Key Words. Nonhuman primate • Fetal transplantation • Fetal therapy

Laurence E. Shields, M.D., Department of Obstetrics and Gynecology, Division of Perinatal Medicine, Box 356460, University of Washington, Seattle, Washington 98105-6460, USA. Telephone: 206-543-3714; Fax: 206-616-9479; e-mail: lshields{at}u.washington.edu

In utero transplantation of hematopoietic stem cells is a promising treatment for immune and hematologic diseases of fetuses and newborns. Unfortunately, there are limited data from nonhuman primates and humans describing optimal transplantation conditions. The purpose of this investigation was to determine the effect of T-cell number on engraftment and the level of chimerism after in utero transplantation in nonhuman primates. CD34⁺ allogeneic adult bone marrow cells, obtained from the sire after G-CSF and stem cell factor administration, were transplanted into female fetal recipients. The average CD34⁺ cell dose was 3.0 x 10⁹/kg (range, 9.9 x 10⁸ to 4.4 x 10⁹) and the T-cell dose ranged from 2.6 x 10⁵ to 1.1 x 10⁸/kg. Chimerism was determined in peripheral blood subsets (CD2, CD13, and CD20) and in progenitor cell populations by using polymerase chain reaction. Chimerism was noted in seven of eight live-born animals. The level of chimerism in the progenitor population was related to the fetal T-cell dose (r = 0.64, p < 0.02). At the lowest T-cell dose (2.6 x 10⁵/kg), no chimerism was detected. As the T-cell dose increased to 10^6–7/kg, the level of chimerism increased. Adjusting the T-cell dose to 1.1 x 10⁸/kg resulted in fatal graft-versus-host disease (GVHD). The results of this study emphasize the importance of T cells in facilitating donor cell engraftment and in producing GVHD in fetal nonhuman primates.
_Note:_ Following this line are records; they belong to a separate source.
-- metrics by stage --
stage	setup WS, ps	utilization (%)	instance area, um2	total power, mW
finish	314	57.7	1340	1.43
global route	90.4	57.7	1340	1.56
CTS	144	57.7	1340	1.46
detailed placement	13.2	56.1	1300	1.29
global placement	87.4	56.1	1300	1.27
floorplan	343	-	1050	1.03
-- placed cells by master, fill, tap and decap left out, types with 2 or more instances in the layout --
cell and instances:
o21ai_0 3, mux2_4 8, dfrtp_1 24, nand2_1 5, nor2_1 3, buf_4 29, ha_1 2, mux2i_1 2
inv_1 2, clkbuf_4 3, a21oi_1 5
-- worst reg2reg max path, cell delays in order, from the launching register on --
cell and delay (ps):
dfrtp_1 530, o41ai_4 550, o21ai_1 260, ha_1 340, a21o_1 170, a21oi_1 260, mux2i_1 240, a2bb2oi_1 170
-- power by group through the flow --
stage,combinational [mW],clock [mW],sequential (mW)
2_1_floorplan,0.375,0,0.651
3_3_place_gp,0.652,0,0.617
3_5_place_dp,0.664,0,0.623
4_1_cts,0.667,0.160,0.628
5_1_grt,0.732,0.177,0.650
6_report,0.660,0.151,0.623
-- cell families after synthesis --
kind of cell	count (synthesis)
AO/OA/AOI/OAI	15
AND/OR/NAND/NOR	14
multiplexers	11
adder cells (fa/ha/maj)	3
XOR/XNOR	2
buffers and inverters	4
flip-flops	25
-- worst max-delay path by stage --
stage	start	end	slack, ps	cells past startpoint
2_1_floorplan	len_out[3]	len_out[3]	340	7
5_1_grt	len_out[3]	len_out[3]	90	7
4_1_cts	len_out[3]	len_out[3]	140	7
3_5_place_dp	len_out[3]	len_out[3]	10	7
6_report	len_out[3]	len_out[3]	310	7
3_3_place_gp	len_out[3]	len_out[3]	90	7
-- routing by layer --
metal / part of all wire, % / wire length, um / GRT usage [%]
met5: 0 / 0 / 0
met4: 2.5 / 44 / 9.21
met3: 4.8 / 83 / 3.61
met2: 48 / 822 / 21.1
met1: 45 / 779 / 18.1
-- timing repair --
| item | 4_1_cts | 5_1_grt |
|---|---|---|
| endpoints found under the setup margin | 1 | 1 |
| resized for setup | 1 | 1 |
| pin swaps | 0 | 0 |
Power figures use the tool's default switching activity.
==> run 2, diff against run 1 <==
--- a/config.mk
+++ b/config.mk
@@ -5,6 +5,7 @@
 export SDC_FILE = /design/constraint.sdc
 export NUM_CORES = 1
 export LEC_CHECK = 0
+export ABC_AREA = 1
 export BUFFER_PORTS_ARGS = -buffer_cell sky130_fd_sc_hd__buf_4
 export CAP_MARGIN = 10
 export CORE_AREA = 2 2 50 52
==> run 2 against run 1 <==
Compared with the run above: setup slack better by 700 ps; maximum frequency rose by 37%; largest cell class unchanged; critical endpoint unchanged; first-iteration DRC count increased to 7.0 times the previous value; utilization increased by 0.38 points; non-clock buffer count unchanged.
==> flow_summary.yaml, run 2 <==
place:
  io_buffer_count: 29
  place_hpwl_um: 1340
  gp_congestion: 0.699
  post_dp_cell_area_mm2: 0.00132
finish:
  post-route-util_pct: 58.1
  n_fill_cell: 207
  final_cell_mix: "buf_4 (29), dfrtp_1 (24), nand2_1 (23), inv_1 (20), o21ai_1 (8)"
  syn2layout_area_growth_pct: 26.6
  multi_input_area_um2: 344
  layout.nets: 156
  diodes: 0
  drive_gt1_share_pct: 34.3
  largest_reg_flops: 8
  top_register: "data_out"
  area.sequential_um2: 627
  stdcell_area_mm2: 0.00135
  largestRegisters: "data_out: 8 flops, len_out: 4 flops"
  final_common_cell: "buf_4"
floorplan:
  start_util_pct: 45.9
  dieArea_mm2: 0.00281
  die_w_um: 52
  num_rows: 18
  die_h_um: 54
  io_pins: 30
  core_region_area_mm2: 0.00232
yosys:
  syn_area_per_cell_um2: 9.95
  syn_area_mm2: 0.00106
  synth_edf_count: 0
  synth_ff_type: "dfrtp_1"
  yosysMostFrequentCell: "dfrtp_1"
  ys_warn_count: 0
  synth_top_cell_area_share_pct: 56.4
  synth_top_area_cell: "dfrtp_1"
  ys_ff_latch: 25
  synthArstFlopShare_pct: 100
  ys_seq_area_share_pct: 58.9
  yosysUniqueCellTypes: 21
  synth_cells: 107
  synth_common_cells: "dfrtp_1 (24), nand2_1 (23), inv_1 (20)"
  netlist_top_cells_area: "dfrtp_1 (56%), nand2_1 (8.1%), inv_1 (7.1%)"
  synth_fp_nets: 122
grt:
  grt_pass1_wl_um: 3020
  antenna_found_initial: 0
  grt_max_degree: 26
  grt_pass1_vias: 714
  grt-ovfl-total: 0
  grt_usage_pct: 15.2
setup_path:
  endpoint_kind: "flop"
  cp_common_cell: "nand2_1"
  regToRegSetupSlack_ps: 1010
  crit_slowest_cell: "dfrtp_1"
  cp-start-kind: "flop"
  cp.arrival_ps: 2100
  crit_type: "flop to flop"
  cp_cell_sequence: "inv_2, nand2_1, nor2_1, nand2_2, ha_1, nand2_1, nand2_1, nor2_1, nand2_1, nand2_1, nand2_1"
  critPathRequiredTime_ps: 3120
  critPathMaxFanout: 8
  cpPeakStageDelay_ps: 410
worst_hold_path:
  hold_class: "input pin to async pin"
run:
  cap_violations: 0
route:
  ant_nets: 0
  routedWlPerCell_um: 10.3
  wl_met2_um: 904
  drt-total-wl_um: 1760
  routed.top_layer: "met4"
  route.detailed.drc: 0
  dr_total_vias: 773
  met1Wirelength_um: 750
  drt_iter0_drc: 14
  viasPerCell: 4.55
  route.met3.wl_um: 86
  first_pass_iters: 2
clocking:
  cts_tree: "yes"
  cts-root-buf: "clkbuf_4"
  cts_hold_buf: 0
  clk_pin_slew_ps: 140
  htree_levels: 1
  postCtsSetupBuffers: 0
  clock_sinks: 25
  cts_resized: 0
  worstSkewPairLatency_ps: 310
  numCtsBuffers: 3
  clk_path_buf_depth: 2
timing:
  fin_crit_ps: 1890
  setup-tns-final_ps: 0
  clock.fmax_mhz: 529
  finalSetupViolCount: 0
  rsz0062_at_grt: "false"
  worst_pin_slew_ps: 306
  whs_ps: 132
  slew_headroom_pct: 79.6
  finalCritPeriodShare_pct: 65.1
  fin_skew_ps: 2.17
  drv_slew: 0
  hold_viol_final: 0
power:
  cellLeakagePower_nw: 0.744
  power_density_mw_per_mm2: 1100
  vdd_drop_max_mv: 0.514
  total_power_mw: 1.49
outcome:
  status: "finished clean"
<file path="src/rtl/object_pattern_streamer_if.sv">
// ---------------------------------------------------------------------------
// object_pattern_streamer_if
//
// Purpose: carries one object descriptor from the pattern streamer to the
// collider/runtime blocks, together with the four-phase spawn handshake.
//
// Signals:
//   object_movement_direction  3   movement direction code
//   object_pos_x / object_pos_y 10  spawn position
//   object_w / object_h        10  object size
//   object_speed               5   speed code
//   object_destroy_time        8   lifetime
//   object_destroy_trigger     2   destroy condition code
//   sync_object_position       1   active-low "descriptor valid" (1 = idle)
//   update_object_position     1   runtime ack, high = descriptor captured
//
// Modports:
//   master - the streamer (drives descriptor and sync, receives ack)
//   slave  - a runtime consumer (receives descriptor and sync, drives ack)
// ---------------------------------------------------------------------------
interface object_pattern_streamer_if;
    logic [2:0] object_movement_direction;
    logic [9:0] object_pos_x;
    logic [9:0] object_pos_y;
    logic [9:0] object_w;
    logic [9:0] object_h;
    logic [4:0] object_speed;
    logic [7:0] object_destroy_time;
    logic [1:0] object_destroy_trigger;
    logic       sync_object_position;
    logic       update_object_position;

    modport master (
        output object_movement_direction,
        output object_pos_x,
        output object_pos_y,
        output object_w,
        output object_h,
        output object_speed,
        output object_destroy_time,
        output object_destroy_trigger,
        output sync_object_position,
        input  update_object_position
    );

    modport slave (
        input  object_movement_direction,
        input  object_pos_x,
        input  object_pos_y,
        input  object_w,
        input  object_h,
        input  object_speed,
        input  object_destroy_time,
        input  object_destroy_trigger,
        input  sync_object_position,
        output update_object_position
    );
endinterface

</file>
<file path="src/rtl/object_pattern_streamer.sv">
// ---------------------------------------------------------------------------
// object_pattern_streamer
//
// Purpose: transmitter side of the object-spawn handshake. Walks a stage
// pattern table entry by entry; each entry waits its own delay (counted in
// centisecond ticks), is then presented on object_bus with
// sync_object_position low, and is held until the runtime acknowledges it
// with a full four-phase handshake.
//
// Parameters:
//   PATTERN_LEN  number of table entries (2..1024), last index PATTERN_LEN-1
//   ADDR_W       width of pattern_addr, 2**ADDR_W >= PATTERN_LEN
//
// Ports:
//   clk_calculation    in   sole clock, everything on the rising edge
//   reset              in   synchronous active-high reset
//   is_reset_stage     in   synchronous stage restart, same effect as reset
//   start              in   1-cycle pulse, starts from entry 0 when IDLE/DONE
//   tick_centi_second  in   1-cycle enable every 10 ms
//   pattern_addr       out  table read address
//   pattern_data       in   table word, valid one cycle after pattern_addr
//   object_bus         master side of object_pattern_streamer_if
//   stream_busy        out  high in every state other than IDLE/DONE
//   stream_done        out  high in DONE
//
// Table word layout [65:0]:
//   delay[65:58] dir[57:55] x[54:45] y[44:35] w[34:25] h[24:15]
//   speed[14:10] destroy_time[9:2] trigger[1:0]
//
// Configuration macro:
//   OBJECT_STREAM_LOOP_EN  when defined, the stream wraps from the last entry
//                          back to entry 0 forever and DONE is never reached.
// ---------------------------------------------------------------------------
module object_pattern_streamer #(
    parameter int PATTERN_LEN = 16,
    parameter int ADDR_W      = 10
) (
    input  logic                      clk_calculation,
    input  logic                      reset,
    input  logic                      is_reset_stage,
    input  logic                      start,
    input  logic                      tick_centi_second,
    output logic [ADDR_W-1:0]         pattern_addr,
    input  logic [65:0]               pattern_data,
    object_pattern_streamer_if.master object_bus,
    output logic                      stream_busy,
    output logic                      stream_done
);

    localparam logic [ADDR_W-1:0] LAST_INDEX = ADDR_W'(PATTERN_LEN - 1);

    typedef enum logic [2:0] {
        S_IDLE,
        S_FETCH,
        S_LOAD,
        S_DELAY,
        S_PRESENT,
        S_RELEASE,
        S_DONE
    } state_t;

    state_t     state;
    logic [7:0] delay_count;
    logic       ack_low_seen;

    // pattern_addr doubles as the entry index: it is only ever changed on the
    // way into FETCH, so the table word arriving in LOAD always belongs to
    // the entry being processed.
    //
    // ack_low_seen guards against a stale ack: the runtime may still hold
    // update_object_position high from an earlier transfer when a new
    // descriptor is presented. The ack is only honoured once it has been
    // observed low at or after the edge that presented the descriptor.
    always_ff @(posedge clk_calculation) begin
        if (reset || is_reset_stage) begin
            state                                <= S_IDLE;
            pattern_addr                         <= '0;
            delay_count                          <= '0;
            ack_low_seen                         <= 1'b0;
            object_bus.object_movement_direction <= '0;
            object_bus.object_pos_x              <= '0;
            object_bus.object_pos_y              <= '0;
            object_bus.object_w                  <= '0;
            object_bus.object_h                  <= '0;
            object_bus.object_speed              <= '0;
            object_bus.object_destroy_time       <= '0;
            object_bus.object_destroy_trigger    <= '0;
            object_bus.sync_object_position      <= 1'b1;
            stream_busy                          <= 1'b0;
            stream_done                          <= 1'b0;
        end else begin
            case (state)
                S_IDLE, S_DONE: begin
                    if (start) begin
                        pattern_addr <= '0;
                        state        <= S_FETCH;
                        stream_busy  <= 1'b1;
                        stream_done  <= 1'b0;
                    end
                end

                // Address is already on the bus; give the table one cycle.
                S_FETCH: begin
                    state <= S_LOAD;
                end

                S_LOAD: begin
                    delay_count                          <= pattern_data[65:58];
                    object_bus.object_movement_direction <= pattern_data[57:55];
                    object_bus.object_pos_x              <= pattern_data[54:45];
                    object_bus.object_pos_y              <= pattern_data[44:35];
                    object_bus.object_w                  <= pattern_data[34:25];
                    object_bus.object_h                  <= pattern_data[24:15];
                    object_bus.object_speed              <= pattern_data[14:10];
                    object_bus.object_destroy_time       <= pattern_data[9:2];
                    object_bus.object_destroy_trigger    <= pattern_data[1:0];
                    state                                <= S_DELAY;
                end

                // A zero count leaves without consuming a tick, so a tick on
                // the same edge is simply dropped.
                S_DELAY: begin
                    if (delay_count == 8'd0) begin
                        state                           <= S_PRESENT;
                        object_bus.sync_object_position <= 1'b0;
                        ack_low_seen                    <= !object_bus.update_object_position;
                    end else if (tick_centi_second) begin
                        delay_count <= delay_count - 8'd1;
                    end
                end

                S_PRESENT: begin
                    if (!object_bus.update_object_position) begin
                        ack_low_seen <= 1'b1;
                    end else if (ack_low_seen) begin
                        state                           <= S_RELEASE;
                        object_bus.sync_object_position <= 1'b1;
                    end
                end

                // Four-phase: the next entry is not fetched until the
                // runtime has dropped its ack.
                S_RELEASE: begin
                    if (!object_bus.update_object_position) begin
                        if (pattern_addr == LAST_INDEX) begin
`ifdef OBJECT_STREAM_LOOP_EN
                            pattern_addr <= '0;
                            state        <= S_FETCH;
`else
                            state        <= S_DONE;
                            stream_busy  <= 1'b0;
                            stream_done  <= 1'b1;
`endif
                        end else begin
                            pattern_addr <= pattern_addr + ADDR_W'(1);
                            state        <= S_FETCH;
                        end
                    end
                end

                default: begin
                    state <= S_IDLE;
                end
            endcase
        end
    end

endmodule

</file>
<file path="src/flat_wrapper.sv">
// flat-port wrapper written by rule: the top's interface ports become plain ports
module object_pattern_streamer_flat 
#(
    parameter int PATTERN_LEN = 16,
    parameter int ADDR_W      = 10
)
  (clk_calculation, reset, is_reset_stage, start, tick_centi_second, pattern_addr, pattern_data, stream_busy, stream_done, object_bus_object_movement_direction, object_bus_object_pos_x, object_bus_object_pos_y, object_bus_object_w, object_bus_object_h, object_bus_object_speed, object_bus_object_destroy_time, object_bus_object_destroy_trigger, object_bus_sync_object_position, object_bus_update_object_position);
  object_pattern_streamer_if object_bus_i ();
  input  logic clk_calculation;
  input  logic reset;
  input  logic is_reset_stage;
  input  logic start;
  input  logic tick_centi_second;
  output logic [ADDR_W-1:0] pattern_addr;
  input  logic [65:0] pattern_data;
  output logic stream_busy;
  output logic stream_done;
  output wire logic [$bits(object_bus_i.object_movement_direction)-1:0] object_bus_object_movement_direction;
  output wire logic [$bits(object_bus_i.object_pos_x)-1:0] object_bus_object_pos_x;
  output wire logic [$bits(object_bus_i.object_pos_y)-1:0] object_bus_object_pos_y;
  output wire logic [$bits(object_bus_i.object_w)-1:0] object_bus_object_w;
  output wire logic [$bits(object_bus_i.object_h)-1:0] object_bus_object_h;
  output wire logic [$bits(object_bus_i.object_speed)-1:0] object_bus_object_speed;
  output wire logic [$bits(object_bus_i.object_destroy_time)-1:0] object_bus_object_destroy_time;
  output wire logic [$bits(object_bus_i.object_destroy_trigger)-1:0] object_bus_object_destroy_trigger;
  output wire logic [$bits(object_bus_i.sync_object_position)-1:0] object_bus_sync_object_position;
  input wire logic [$bits(object_bus_i.update_object_position)-1:0] object_bus_update_object_position;
  assign object_bus_object_movement_direction = object_bus_i.object_movement_direction;
  assign object_bus_object_pos_x = object_bus_i.object_pos_x;
  assign object_bus_object_pos_y = object_bus_i.object_pos_y;
  assign object_bus_object_w = object_bus_i.object_w;
  assign object_bus_object_h = object_bus_i.object_h;
  assign object_bus_object_speed = object_bus_i.object_speed;
  assign object_bus_object_destroy_time = object_bus_i.object_destroy_time;
  assign object_bus_object_destroy_trigger = object_bus_i.object_destroy_trigger;
  assign object_bus_sync_object_position = object_bus_i.sync_object_position;
  assign object_bus_i.update_object_position = object_bus_update_object_position;
  object_pattern_streamer #(.PATTERN_LEN(PATTERN_LEN), .ADDR_W(ADDR_W)) u_core (.clk_calculation(clk_calculation), .reset(reset), .is_reset_stage(is_reset_stage), .start(start), .tick_centi_second(tick_centi_second), .pattern_addr(pattern_addr), .pattern_data(pattern_data), .object_bus(object_bus_i), .stream_busy(stream_busy), .stream_done(stream_done));
endmodule
</file>
<file path="config.mk">
export PLATFORM = sky130hd
export DESIGN_NAME = object_pattern_streamer_flat
export DESIGN_NICKNAME = d
export VERILOG_FILES = /design/src/rtl/object_pattern_streamer_if.sv /design/src/rtl/object_pattern_streamer.sv /design/src/flat_wrapper.sv
export SDC_FILE = /design/constraint.sdc
export NUM_CORES = 1
export LEC_CHECK = 0
export CORE_MARGIN = 2
export CORE_UTILIZATION = 25
export CTS_BUF_LIST = sky130_fd_sc_hd__clkbuf_8
export CTS_CLUSTER_DIAMETER = 200
export CTS_CLUSTER_SIZE = 28
export DETAILED_ROUTE_END_ITERATION = 10
export HOLD_SLACK_MARGIN = 0.02
export PLACE_DENSITY = 0.57
export SLEW_MARGIN = 20
export SYNTH_ARGS = -nofsm -noshare
export SYNTH_HDL_FRONTEND = slang
export SYNTH_SLANG_ARGS = --single-unit
</file>
<file path="constraint.sdc">
create_clock -name clk_calculation -period 3.5 [get_ports clk_calculation]
set_input_delay 0.875 -clock clk_calculation [delete_from_list [all_inputs] [get_ports clk_calculation]]
set_output_delay 0.875 -clock clk_calculation [all_outputs]
set_load 0.05 [all_outputs]
</file>
==> results of run 1 <==
[final cells by class]
class	instances	area share
Antenna cell	1	0.000468
Clock buffer	10	0.0257
Clock inverter	6	0.0122
Inverter	4	0.00281
Multi-Input combinational cell	330	0.331
Sequential cell	83	0.311
Tap cell	180	0.0421
Timing Repair Buffer	149	0.275
[placed cells by master (no fill, tap or decap), types with 3 or more instances in the layout]
cell type                         synthesis  routed
sky130_fd_sc_hd__nand3_1                  5       5
sky130_fd_sc_hd__inv_1                    4       4
sky130_fd_sc_hd__nor2_1                  11      10
sky130_fd_sc_hd__buf_4                    0       7
sky130_fd_sc_hd__and3_1                   3       3
sky130_fd_sc_hd__ha_1                     3       3
sky130_fd_sc_hd__nand4_1                  3       3
sky130_fd_sc_hd__o31ai_1                  4       4
sky130_fd_sc_hd__nand2_1                134     133
sky130_fd_sc_hd__nand3b_1                 4       4
sky130_fd_sc_hd__dfxtp_1                 83      83
sky130_fd_sc_hd__nor3_1                   3       3
sky130_fd_sc_hd__a21boi_1                 3       3
sky130_fd_sc_hd__clkdlybuf4s50_1          0     142
sky130_fd_sc_hd__nor2b_1                  3       3
sky130_fd_sc_hd__a21oi_1                 76      76
sky130_fd_sc_hd__mux2i_1                  4       4
sky130_fd_sc_hd__clkbuf_8                 0      10
sky130_fd_sc_hd__nand2b_1                 9       9
sky130_fd_sc_hd__and2_1                   4       4
sky130_fd_sc_hd__o21ai_0                 15      15
sky130_fd_sc_hd__or4_1                    5       5
[report_power, final]
group          leakage (nW)  switching, mW  total [mW]  internal, mW
Combinational          1.00          0.130       0.250         0.120
Clock                 0.102          0.364       0.713         0.349
Sequential            0.670        0.00968       0.966         0.956
[cell families (layout without fill, tap and decap cells)]
kind of cell / count (synthesis) / count (layout)
AOI/OAI and AO/OA: 118 / 118
xor gates and xnor gates: 2 / 2
adders and majority gates: 3 / 3
buffers and inverters: 32 / 169
DFF: 83 / 83
muxes: 6 / 6
other: 0 / 1
and+or+nand+nor: 201 / 201
[Yosys cell counts, types with 2 or more instances]
master,number
sky130_fd_sc_hd__nand3_1,5
sky130_fd_sc_hd__clkbuf_1,17
sky130_fd_sc_hd__nor2_1,11
sky130_fd_sc_hd__nand2b_1,9
sky130_fd_sc_hd__inv_1,4
sky130_fd_sc_hd__and2_1,4
sky130_fd_sc_hd__or4b_1,2
sky130_fd_sc_hd__mux2_2,2
sky130_fd_sc_hd__nor4_1,2
sky130_fd_sc_hd__o21ai_0,15
sky130_fd_sc_hd__nor3_1,3
sky130_fd_sc_hd__a32o_1,2
sky130_fd_sc_hd__nand2_1,134
sky130_fd_sc_hd__a21oi_1,76
sky130_fd_sc_hd__a21boi_1,3
sky130_fd_sc_hd__nor2b_1,3
sky130_fd_sc_hd__dfxtp_1,83
sky130_fd_sc_hd__mux2i_1,4
sky130_fd_sc_hd__and3b_1,2
sky130_fd_sc_hd__nand3b_1,4
sky130_fd_sc_hd__or4_1,5
sky130_fd_sc_hd__nand4_1,3
sky130_fd_sc_hd__a21o_1,2
sky130_fd_sc_hd__ha_1,3
sky130_fd_sc_hd__o41ai_1,2
sky130_fd_sc_hd__o31ai_1,4
sky130_fd_sc_hd__and3_1,3
sky130_fd_sc_hd__buf_2,10
[metal layers]
| layer | vias up | part of all wire | global-route usage |
|---|---|---|---|
| met4 | 0 | 0.027 | 0.0739 |
| met3 | 15 | 0.074 | 0.0374 |
| li1 | 1795 | - | - |
| met1 | 1625 | 0.44 | 0.171 |
| met2 | 121 | 0.46 | 0.208 |
| met5 | - | 0 | 0 |
[stage by stage]
stage / instances / util
finish: 763 / 0.385
global route: 762 / 0.385
CTS: 762 / 0.385
detailed placement: 746 / 0.371
global placement: 746 / 0.371
floorplan: 445 / -
[path summary, 6_finish.rpt]
path	end	cells after the start
worst min-delay path	u_core.object_bus.object_h[2]	2
worst max-delay path	pattern_addr[2]	1
worst min register to register	u_core.object_bus.object_h[2]	2
worst max register to register	u_core.object_bus.object_w[4]	5
[state kept, by name (all words and copies together) (netlist names), 2 cells and up]
| signal | count |
|---|---|
| u_core.object_bus.object_h | 10 |
| u_core.object_bus.object_pos_x | 10 |
| u_core.delay_count | 8 |
| u_core.state | 3 |
| u_core.object_bus.object_destroy_time | 8 |
| u_core.object_bus.object_pos_y | 10 |
| u_core.object_bus.object_w | 10 |
| u_core.pattern_addr | 10 |
| u_core.object_bus.object_destroy_trigger | 2 |
| u_core.object_bus.object_movement_direction | 3 |
| u_core.object_bus.object_speed | 5 |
Some animals achieved levels of chimerism in the marrow hematopoietic progenitor cell population that would likely have clinical relevance. However, the levels of chimerism in peripheral blood were too low for therapeutic benefit. Further studies are needed to test methods that are likely to enhance donor cell engraftment and peripheral blood levels of donor cells.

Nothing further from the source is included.